Original URL: http://www.theregister.co.uk/2011/05/05/google_go/
Google Go boldly goes where no code has gone before
How to build all the Google stuff Google won't talk about
Every Google data center has a Chubby, and Heroku wanted one too.
Like the rest of Google's much admired back-end infrastructure, Chubby is decidedly closed source, so Heroku men Keith Rarick and Blake Mizerany built their own. Although they didn't have source code, they did have one of those secret-spilling Google research papers. And they had Go, Google's open source programming language for building systems like Google's.
Running its myriad online services atop a famously distributed back-end, splitting tasks into tiny pieces and spreading them across a vast network of machines, Google needs a way of controlling access to those machines – and that's Chubby. According to a 2006 Google research paper (PDF), there's a least one Chubby instance in each of the company's data centers, coordinating server access for its GFS distributed file system, its BigTable database, and its epic number-crunching platform, MapReduce.
Heroku runs a similarly distributed infrastructure behind its eponymous web service – a means of building, hosting, and readily scaling Ruby on Rails applications – and this too requires the sort of server-juggling you get from Chubby. "When you have a lot of distributed processes – lots of things going on, a network spanning a lot of machines – coordinating things can be tricky," Heroku system architect Keith Rarick tells The Register.
"If a machine goes down or you're having network problems where some machines can't talk to each other or the network is slow or you're getting packet loss, there are so many ways things that can fail. It can be really, really hard to get all those things right if you're doing ad hoc coordination."
Only known image of Google Chubby
Using an algorithm called Paxos, Rarick says, Chubby almost magically simplifies this process. But first, you have to build the thing. And for that, Rarick turned to Go. Conceived by a trio of Google heavyweights – Unix founding father Ken Thompson, fellow Bell Labs Unix developer Rob Pike, and Robert Griesemer, who worked on the Java HotSpot compiler – Go is specifically designed for distributed systems.

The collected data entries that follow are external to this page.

$ cat src/rtl/srff_pkg.sv
// Shared types and constants for the SR flip-flop initiator and its helpers.
package srff_pkg;

  // Transfer sequencing states.
  typedef enum logic [1:0] {
    IDLE  = 2'd0,
    DRIVE = 2'd1,
    WAIT  = 2'd2,
    CHECK = 2'd3
  } state_e;

  // {s,r} excitation codes.
  localparam logic [1:0] SR_HOLD    = 2'b00;
  localparam logic [1:0] SR_RESET   = 2'b01;
  localparam logic [1:0] SR_SET     = 2'b10;
  localparam logic [1:0] SR_ILLEGAL = 2'b11;

endpackage

$ cat src/rtl/srff_excite.sv
// SR excitation: {s,r} that moves a flip-flop from q to tgt.
// Ports: q (current state), tgt (desired state), sr_c ({s,r}, combinational).
// Never produces SR_ILLEGAL; unknown q is treated as a mismatch.
module srff_excite
  import srff_pkg::*;
(
  input  logic       q,
  input  logic       tgt,
  output logic [1:0] sr_c
);

  always_comb begin
    sr_c = SR_HOLD;
    if (q !== tgt) begin
      sr_c = tgt ? SR_SET : SR_RESET;
    end
  end

endmodule

$ cat src/rtl/srff_driver.sv
// Initiator for a clocked SR flip-flop: accepts a target bit, pulses the
// matching s/r excitation for one clock, settles, then verifies q/qb.
// Ports: clk, rst_n; tgt_valid/tgt_bit/tgt_ready handshake; s, r to the
// flip-flop; q_fb, qb_fb feedback; done/err per-transfer pulses;
// xfer_cnt/err_cnt saturating counters.
module srff_driver
  import srff_pkg::*;
#(
  parameter int unsigned CNT_W  = 8,
  parameter int unsigned SETTLE = 1
) (
  input  logic             clk,
  input  logic             rst_n,
  input  logic             tgt_valid,
  input  logic             tgt_bit,
  output logic             tgt_ready,
  output logic             s,
  output logic             r,
  input  logic             q_fb,
  input  logic             qb_fb,
  output logic             done,
  output logic             err,
  output logic [CNT_W-1:0] xfer_cnt,
  output logic [CNT_W-1:0] err_cnt
);

  localparam int unsigned WCNT_W = $clog2(SETTLE + 1);

  state_e            state_q, state_d;
  logic              tgt_q, tgt_d;
  logic              s_q, s_d;
  logic              r_q, r_d;
  logic              tgt_ready_q, tgt_ready_d;
  logic              done_q, done_d;
  logic              err_q, err_d;
  logic [CNT_W-1:0]  xfer_cnt_q, xfer_cnt_d;
  logic [CNT_W-1:0]  err_cnt_q, err_cnt_d;
  logic [WCNT_W-1:0] wait_cnt_q, wait_cnt_d;

  logic [1:0] sr_c;
  logic       pass_c;

  // Excitation is derived from the live feedback at the handshake edge.
  srff_excite u_excite (
    .q    (q_fb),
    .tgt  (tgt_bit),
    .sr_c (sr_c)
  );

  // Both rails must agree with the target; X/Z on either counts as a fail.
  assign pass_c = (q_fb === tgt_q) && (qb_fb === ~tgt_q);

  // Next-state and registered-output logic.
  always_comb begin
    state_d     = state_q;
    tgt_d       = tgt_q;
    s_d         = 1'b0;
    r_d         = 1'b0;
    tgt_ready_d = 1'b0;
    done_d      = 1'b0;
    err_d       = 1'b0;
    xfer_cnt_d  = xfer_cnt_q;
    err_cnt_d   = err_cnt_q;
    wait_cnt_d  = wait_cnt_q;

    case (state_q)
      IDLE: begin
        tgt_ready_d = 1'b1;
        if (tgt_valid && tgt_ready_q) begin
          tgt_d       = tgt_bit;
          {s_d, r_d}  = sr_c;
          tgt_ready_d = 1'b0;
          state_d     = DRIVE;
        end
      end
      DRIVE: begin
        // s/r were loaded on entry; defaults release them on this exit edge.
        wait_cnt_d = '0;
        state_d    = WAIT;
      end
      WAIT: begin
        if (wait_cnt_q == WCNT_W'(SETTLE - 1)) begin
          state_d = CHECK;
        end else begin
          wait_cnt_d = wait_cnt_q + WCNT_W'(1);
        end
      end
      CHECK: begin
        done_d      = 1'b1;
        err_d       = ~pass_c;
        tgt_ready_d = 1'b1;
        state_d     = IDLE;
        if (xfer_cnt_q != '1) begin
          xfer_cnt_d = xfer_cnt_q + CNT_W'(1);
        end
        if (!pass_c && (err_cnt_q != '1)) begin
          err_cnt_d = err_cnt_q + CNT_W'(1);
        end
      end
      default: state_d = IDLE;
    endcase
  end

  // State and output registers; reset aborts any transfer in flight.
  always_ff @(posedge clk or negedge rst_n) begin
    if (!rst_n) begin
      state_q     <= IDLE;
      tgt_q       <= 1'b0;
      s_q         <= 1'b0;
      r_q         <= 1'b0;
      tgt_ready_q <= 1'b0;
      done_q      <= 1'b0;
      err_q       <= 1'b0;
      xfer_cnt_q  <= '0;
      err_cnt_q   <= '0;
      wait_cnt_q  <= '0;
    end else begin
      state_q     <= state_d;
      tgt_q       <= tgt_d;
      s_q         <= s_d;
      r_q         <= r_d;
      tgt_ready_q <= tgt_ready_d;
      done_q      <= done_d;
      err_q       <= err_d;
      xfer_cnt_q  <= xfer_cnt_d;
      err_cnt_q   <= err_cnt_d;
      wait_cnt_q  <= wait_cnt_d;
    end
  end

  assign s         = s_q;
  assign r         = r_q;
  assign tgt_ready = tgt_ready_q;
  assign done      = done_q;
  assign err       = err_q;
  assign xfer_cnt  = xfer_cnt_q;
  assign err_cnt   = err_cnt_q;

endmodule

"We realized that the kind of software we build at Google is not always served well by the languages we had available," Rob Pike tells us. "Robert Griesemer, Ken Thompson, and myself decided to make a language that would be very good for writing the kinds of programs we write at Google."
Released as an experimental language in late 2009 and now in production at Google, Go includes built-in mechanisms for running concurrent tasks. Using lightweight processes known as "goroutines", you can readily juggle multiple tasks within the same operating system thread or spread them across disparate threads, and all this is automatically scheduled by the Go runtime. The inherently concurrent setup was ideal for Heroku's Chubby mimic, an open source project known as Doozer.
"Go is very good at letting you have multiple points of control in a single program, and coordinating the synchronization and communication between those different points of control," Rarick explains. "That's something that's really useful in a project like [Doozer]. We have a bunch of different processes on different machines trying to talk to each other, and you have to make sure they all have a consistent view of the world."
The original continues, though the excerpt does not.